Sommaire de l'article

OBJECTIVE
To undertake a systematic review to determine similarities and differences in metrics and results between recently and/or currently used tools, protocols and methods for monitoring Australian healthy food prices and affordability.

DESIGN
Electronic databases of peer-reviewed literature and online grey literature were systematically searched using the PRISMA approach for articles and reports relating to healthy food and diet price assessment tools, protocols, methods and results that utilised retail pricing.

SETTING
National, state, regional and local areas of Australia from 1995 to 2015.

SUBJECTS
Assessment tools, protocols and methods to measure the price of 'healthy' foods and diets.

RESULTS
The search identified fifty-nine discrete surveys of 'healthy' food pricing incorporating six major food pricing tools (those used in multiple areas and time periods) and five minor food pricing tools (those used in a single survey area or time period).

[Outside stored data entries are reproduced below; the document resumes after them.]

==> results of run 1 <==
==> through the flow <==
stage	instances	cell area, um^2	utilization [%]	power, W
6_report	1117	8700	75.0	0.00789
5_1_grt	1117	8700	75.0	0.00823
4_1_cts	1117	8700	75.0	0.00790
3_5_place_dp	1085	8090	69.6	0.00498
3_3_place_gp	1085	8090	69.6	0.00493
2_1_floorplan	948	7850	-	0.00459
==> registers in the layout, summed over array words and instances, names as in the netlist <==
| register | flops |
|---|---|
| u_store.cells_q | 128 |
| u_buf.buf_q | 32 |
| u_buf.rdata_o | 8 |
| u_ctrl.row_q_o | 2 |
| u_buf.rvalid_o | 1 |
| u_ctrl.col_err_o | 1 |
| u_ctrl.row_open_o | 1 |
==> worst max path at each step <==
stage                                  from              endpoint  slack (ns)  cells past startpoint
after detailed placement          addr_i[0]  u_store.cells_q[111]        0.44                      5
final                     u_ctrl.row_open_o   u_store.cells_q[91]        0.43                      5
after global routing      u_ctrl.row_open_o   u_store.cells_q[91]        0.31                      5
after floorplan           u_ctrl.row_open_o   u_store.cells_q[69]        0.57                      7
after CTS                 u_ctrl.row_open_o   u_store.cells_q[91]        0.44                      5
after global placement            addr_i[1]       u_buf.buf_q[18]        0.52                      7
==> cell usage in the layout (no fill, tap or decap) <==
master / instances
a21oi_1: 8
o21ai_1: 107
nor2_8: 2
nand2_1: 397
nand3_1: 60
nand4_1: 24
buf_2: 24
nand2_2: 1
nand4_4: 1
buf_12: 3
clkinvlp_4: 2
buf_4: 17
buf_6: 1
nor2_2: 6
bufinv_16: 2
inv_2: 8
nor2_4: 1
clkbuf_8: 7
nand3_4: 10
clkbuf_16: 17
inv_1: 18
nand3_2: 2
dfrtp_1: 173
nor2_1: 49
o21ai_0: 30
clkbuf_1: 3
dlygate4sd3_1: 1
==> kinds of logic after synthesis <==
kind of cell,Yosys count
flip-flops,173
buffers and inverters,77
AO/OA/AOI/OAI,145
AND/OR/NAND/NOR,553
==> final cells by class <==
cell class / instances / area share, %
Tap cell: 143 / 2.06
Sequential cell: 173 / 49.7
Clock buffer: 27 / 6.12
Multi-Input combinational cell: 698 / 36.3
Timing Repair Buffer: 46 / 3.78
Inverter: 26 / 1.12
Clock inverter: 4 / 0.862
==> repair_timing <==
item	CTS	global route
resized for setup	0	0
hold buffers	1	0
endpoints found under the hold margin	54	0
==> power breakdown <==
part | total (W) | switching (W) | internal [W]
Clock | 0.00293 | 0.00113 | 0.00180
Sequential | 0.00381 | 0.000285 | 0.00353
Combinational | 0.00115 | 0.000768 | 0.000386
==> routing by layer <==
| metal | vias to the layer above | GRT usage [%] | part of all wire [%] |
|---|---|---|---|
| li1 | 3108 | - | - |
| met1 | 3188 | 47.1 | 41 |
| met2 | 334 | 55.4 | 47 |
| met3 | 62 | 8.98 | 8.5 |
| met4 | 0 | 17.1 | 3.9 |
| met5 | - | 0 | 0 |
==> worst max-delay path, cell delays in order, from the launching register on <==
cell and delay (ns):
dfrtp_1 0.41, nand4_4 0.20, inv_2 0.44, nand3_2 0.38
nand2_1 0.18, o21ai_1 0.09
[src/rtl/pwsel_pkg.sv]
// Package: shared types for the phase-window standby clock conditioner.
// Assumes nothing beyond IEEE 1800-2017.
package pwsel_pkg;

    // Identity of a clock source; also the encoding of the active selection.
    typedef enum logic {
        SRC_A = 1'b0,
        SRC_B = 1'b1
    } src_e;

endpackage

[src/rtl/pwsel_sync.sv]
// Module: multi-stage synchronizer for a vector of level signals.
// Assumes: each bit is an independent level, sampled into clk domain.
module pwsel_sync #(
    parameter int WIDTH  = 2,
    parameter int STAGES = 2
) (
    input  logic             clk,
    input  logic             rst_n,
    input  logic [WIDTH-1:0] d,
    output logic [WIDTH-1:0] q
);

    logic [WIDTH-1:0] stg [STAGES];

    // First stage captures the asynchronous inputs.
    always_ff @(posedge clk) begin
        if (!rst_n) stg[0] <= '0;
        else        stg[0] <= d;
    end

    generate
        for (genvar i = 1; i < STAGES; i++) begin : g_stage
            // Each later stage re-times the previous one.
            always_ff @(posedge clk) begin
                if (!rst_n) stg[i] <= '0;
                else        stg[i] <= stg[i-1];
            end
        end
    endgenerate

    assign q = stg[STAGES-1];

endmodule

[src/rtl/pwsel_phase_meter.sv]
// Module: counts samples and XOR-high samples over N_PER reference periods.
// Assumes: ref_lvl and xor_lvl are already in the clk domain. A restart
// drops the running interval and re-arms on the next reference rising edge.
// done is combinational and valid together with total_cnt/xor_cnt.
module pwsel_phase_meter #(
    parameter int N_PER      = 16,
    parameter int MAX_PERIOD = 64,
    localparam int MAXC      = N_PER * MAX_PERIOD,
    localparam int CW        = $clog2(MAXC + 1),
    localparam int EW        = $clog2(N_PER + 1)
) (
    input  logic          clk,
    input  logic          rst_n,
    input  logic          restart,
    input  logic          ref_lvl,
    input  logic          xor_lvl,
    output logic          done,
    output logic [CW-1:0] total_cnt,
    output logic [CW-1:0] xor_cnt
);

    localparam logic [CW-1:0] CNT_MAX  = CW'(MAXC);
    localparam logic [EW-1:0] LAST_EDG = EW'(N_PER - 1);

    logic          ref_d;
    logic          armed;
    logic [EW-1:0] edges;
    logic          rise;

    assign rise = ref_lvl & ~ref_d;
    assign done = armed & rise & (edges == LAST_EDG);

    // Previous reference level for edge detection.
    always_ff @(posedge clk) begin
        if (!rst_n) ref_d <= 1'b0;
        else        ref_d <= ref_lvl;
    end

    // Interval sequencing and sample counting.
    always_ff @(posedge clk) begin
        if (!rst_n || restart) begin
            armed     <= 1'b0;
            edges     <= '0;
            total_cnt <= '0;
            xor_cnt   <= '0;
        end else if (rise && (!armed || done)) begin
            armed     <= 1'b1;
            edges     <= '0;
            total_cnt <= CW'(1);
            xor_cnt   <= CW'(xor_lvl);
        end else if (armed) begin
            if (rise) edges <= edges + 1'b1;
            if (total_cnt != CNT_MAX) total_cnt <= total_cnt + 1'b1;
            if (xor_lvl && xor_cnt != CNT_MAX) xor_cnt <= xor_cnt + 1'b1;
        end
    end

endmodule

Analysis demonstrated methodological differences regarding: included foods; reference households; use of availability and/or quality measures; household income sources; store sampling methods; data collection protocols; analysis methods; and results.

CONCLUSIONS
'Healthy' food price assessment methods used in Australia lack comparability across all metrics and most do not fully align with a 'healthy' diet as recommended by the current Australian Dietary Guidelines. None have been applied nationally. Assessment of the price, price differential and affordability of healthy (recommended) and current (unhealthy) diets would provide more robust and meaningful data to inform health and fiscal policy in Australia. The INFORMAS 'optimal' approach provides a potential framework for development of these methods.